Dataset extract →
`config.mk`:
```
export PLATFORM = sky130hd
export DESIGN_NAME = rawc_sum_pipe
export DESIGN_NICKNAME = d
export VERILOG_FILES = /design/src/rtl/rawc_pkg.sv /design/src/rtl/rawc_sum_pipe.sv
export SDC_FILE = /design/constraint.sdc
export NUM_CORES = 1
export LEC_CHECK = 0
export BUFFER_PORTS_ARGS = -buffer_cell sky130_fd_sc_hd__clkbuf_2
export CORE_UTILIZATION = 40
export CTS_BUF_LIST = sky130_fd_sc_hd__clkbuf_8
export DETAILED_ROUTE_END_ITERATION = 7
export PLACE_DENSITY = 0.63
export SYNTH_ARGS = -nofsm -noshare
export SYNTH_HDL_FRONTEND = slang
export SYNTH_SLANG_ARGS = --single-unit
export TNS_END_PERCENT = 30
```
`constraint.sdc`:
```
create_clock -name clk -period 9.6 [get_ports clk]
set_clock_uncertainty 0.05 [all_clocks]
set_input_delay 1.92 -clock clk [delete_from_list [all_inputs] [get_ports clk]]
set_output_delay 1.92 -clock clk [all_outputs]
set_load 0.005 [all_outputs]
```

About this task → For this exercise, return every line from the data that holds the string "constraint".

Solution to the problem →
export SDC_FILE = /design/constraint.sdc
`constraint.sdc`:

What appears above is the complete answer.